Spring’s chef-proprietor has been fully immersing guests in the story she’s been telling through food since she opened the restaurant in 2014 – first by collaborating with Trager Delaney on staff uniforms, then with Maureen Doherty from egg.

Today, collaborations between culinary établissements and fashion designers appear to be ubiquitous, perhaps owing to our full arrival in the ‘Age of the Image’. Social media has undeniably turned the dial up over the past 15 years – now we’re queuing for bakeries not because of how the pastries taste, but because they look so damn good. And more than ever before, uniforms and other collab paraphernalia are available for sale, solidifying the food industry’s stake within the larger cultural conversation. Has looking (somewhat) like a chef become a ‘trend’? The popularity of shows like The Bear and that Calvin Klein advert suggest the answer is yes.

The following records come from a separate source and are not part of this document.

<file path="src/rtl/breakout_pkg.sv">
// Shared types and constants for the breakout ball/block logic.
package breakout_pkg;

  typedef enum logic [1:0] {
    IDLE     = 2'd0,
    APPLY    = 2'd1,
    COOLDOWN = 2'd2
  } state_e;

  // Direction bits latched from the granted column.
  typedef struct packed {
    logic u;
    logic d;
    logic l;
    logic r;
  } hit_bits_t;

  localparam logic DIR_RIGHT = 1'b1;
  localparam logic DIR_LEFT  = 1'b0;
  localparam logic DIR_DOWN  = 1'b1;
  localparam logic DIR_UP    = 1'b0;

  localparam int DEFAULT_NUM_COLS = 7;
  localparam int IDX_W            = 3;

endpackage

</file>
<file path="src/rtl/breakout_rr_picker.sv">
// Combinational round-robin search: first requester at or after last_grant+1, wrapping.
module breakout_rr_picker
  import breakout_pkg::*;
#(
  parameter int NUM_COLS = DEFAULT_NUM_COLS
) (
  input  logic [NUM_COLS-1:0] req,
  input  logic [IDX_W-1:0]    last_grant,
  output logic                any,
  output logic [IDX_W-1:0]    idx
);

  // last_grant is always < NUM_COLS, so one conditional subtract wraps the offset.
  function automatic int cand(input logic [IDX_W-1:0] lg, input int k);
    int c;
    c = int'(lg) + k;
    if (c >= NUM_COLS) c = c - NUM_COLS;
    return c;
  endfunction

  always_comb begin
    any = |req;
    idx = '0;
    // Walk farthest-to-nearest so the nearest requester is the last write.
    for (int k = NUM_COLS; k >= 1; k--) begin
      if (req[cand(last_grant, k)]) idx = IDX_W'(cand(last_grant, k));
    end
  end

endmodule

</file>
<file path="src/rtl/breakout_bounce_arbiter.sv">
// Owns ball direction and block score; grants one block column per bounce, then cools down.
module breakout_bounce_arbiter
  import breakout_pkg::*;
#(
  parameter int NUM_COLS        = DEFAULT_NUM_COLS,
  parameter int COOLDOWN_FRAMES = 3,
  parameter int SCORE_W         = 16
) (
  input  logic                clk,
  input  logic                reset,
  input  logic                frame_tick,
  input  logic [NUM_COLS-1:0] hit_u,
  input  logic [NUM_COLS-1:0] hit_d,
  input  logic [NUM_COLS-1:0] hit_l,
  input  logic [NUM_COLS-1:0] hit_r,
  input  logic                wall_l,
  input  logic                wall_r,
  input  logic                wall_t,
  input  logic                paddle_hit,
  input  logic                serve,
  output logic                dir_x,
  output logic                dir_y,
  output logic                bounce_pulse,
  output logic [IDX_W-1:0]    grant_col,
  output logic                cooldown_active,
  output logic [SCORE_W-1:0]  score,
  output state_e              state_dbg
);

  localparam int CNT_W = (COOLDOWN_FRAMES < 1) ? 1 : $clog2(COOLDOWN_FRAMES + 1);
  localparam int SUM_W = SCORE_W + 1;

  state_e             state_q, state_d;
  logic               dir_x_q, dir_x_d;
  logic               dir_y_q, dir_y_d;
  logic               bounce_q, bounce_d;
  logic [IDX_W-1:0]   grant_q, grant_d;
  logic [IDX_W-1:0]   last_grant_q, last_grant_d;
  hit_bits_t          lat_q, lat_d;
  logic [CNT_W-1:0]   cnt_q, cnt_d;
  logic [SCORE_W-1:0] score_q, score_d;

  logic [NUM_COLS-1:0] col_req;
  logic                pick_any;
  logic [IDX_W-1:0]    pick_idx;
  logic [SUM_W-1:0]    score_sum;

  assign col_req = hit_u | hit_d | hit_l | hit_r;

  breakout_rr_picker #(.NUM_COLS(NUM_COLS)) u_picker (
    .req        (col_req),
    .last_grant (last_grant_q),
    .any        (pick_any),
    .idx        (pick_idx)
  );

  always_ff @(posedge clk) begin
    if (reset) begin
      state_q      <= IDLE;
      dir_x_q      <= DIR_RIGHT;
      dir_y_q      <= DIR_UP;
      bounce_q     <= 1'b0;
      grant_q      <= '0;
      last_grant_q <= IDX_W'(NUM_COLS - 1);
      lat_q        <= '0;
      cnt_q        <= '0;
      score_q      <= '0;
    end else begin
      state_q      <= state_d;
      dir_x_q      <= dir_x_d;
      dir_y_q      <= dir_y_d;
      bounce_q     <= bounce_d;
      grant_q      <= grant_d;
      last_grant_q <= last_grant_d;
      lat_q        <= lat_d;
      cnt_q        <= cnt_d;
      score_q      <= score_d;
    end
  end

  always_comb begin
    state_d      = state_q;
    dir_x_d      = dir_x_q;
    dir_y_d      = dir_y_q;
    bounce_d     = 1'b0;
    grant_d      = grant_q;
    last_grant_d = last_grant_q;
    lat_d        = lat_q;
    cnt_d        = cnt_q;
    score_d      = score_q;
    score_sum    = {1'b0, score_q} + SUM_W'(grant_q) + SUM_W'(1);

    case (state_q)
      IDLE: begin
        if (pick_any) begin
          grant_d = pick_idx;
          lat_d.u = hit_u[pick_idx];
          lat_d.d = hit_d[pick_idx];
          lat_d.l = hit_l[pick_idx];
          lat_d.r = hit_r[pick_idx];
          state_d = APPLY;
        end
      end
      APPLY: begin
        if (lat_q.r && !lat_q.l)      dir_x_d = DIR_RIGHT;
        else if (lat_q.l && !lat_q.r) dir_x_d = DIR_LEFT;
        else if (lat_q.l && lat_q.r)  dir_x_d = ~dir_x_q;
        if (lat_q.d && !lat_q.u)      dir_y_d = DIR_DOWN;
        else if (lat_q.u && !lat_q.d) dir_y_d = DIR_UP;
        else if (lat_q.u && lat_q.d)  dir_y_d = ~dir_y_q;
        score_d      = score_sum[SCORE_W] ? '1 : score_sum[SCORE_W-1:0];
        bounce_d     = 1'b1;
        last_grant_d = grant_q;
        cnt_d        = CNT_W'(COOLDOWN_FRAMES);
        state_d      = COOLDOWN;
      end
      COOLDOWN: begin
        if (cnt_q == '0)     state_d = IDLE;
        else if (frame_tick) cnt_d   = cnt_q - 1'b1;
      end
      default: state_d = IDLE;
    endcase

    // Walls and paddle take priority over a block bounce on the same axis.
    if (wall_l && !wall_r)     dir_x_d = DIR_RIGHT;
    if (wall_r && !wall_l)     dir_x_d = DIR_LEFT;
    if (wall_t && !paddle_hit) dir_y_d = DIR_DOWN;
    if (paddle_hit && !wall_t) dir_y_d = DIR_UP;

    // Serve cancels whatever the FSM was doing this cycle, except the score history.
    if (serve) begin
      dir_x_d      = DIR_RIGHT;
      dir_y_d      = DIR_UP;
      cnt_d        = '0;
      state_d      = IDLE;
      score_d      = score_q;
      bounce_d     = 1'b0;
      grant_d      = grant_q;
      last_grant_d = last_grant_q;
      lat_d        = lat_q;
    end
  end

  always_comb begin
    dir_x           = dir_x_q;
    dir_y           = dir_y_q;
    bounce_pulse    = bounce_q;
    grant_col       = grant_q;
    cooldown_active = (state_q == COOLDOWN);
    score           = score_q;
    state_dbg       = state_q;
  end

endmodule

</file>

In the last year alone, we’ve seen Toogood design uniforms for Sessions Arts Club, Simone Rocha creating aprons for little brother Max’s Café Cecilia and Original Fibres outfitting staff at The Pelican. You can buy all this too. Then there’s St John working with Savile Row tailor Drake’s, and one recalls Craig Green designing for The Standard, Roksanda Ilincic for Chiltern Firehouse and Richard Quinn for Annabel’s in a not-so-distant past. There are even designers starting food businesses – like Christel Blangsted of Klear Labs, whose complete vision has been embedded in the spot from the get-go; no surprise the high fashion crowd flocks there. Full-picture thinking may not be the key to success, but in today’s food scene, it certainly separates the well-dressed wheat from the chaff.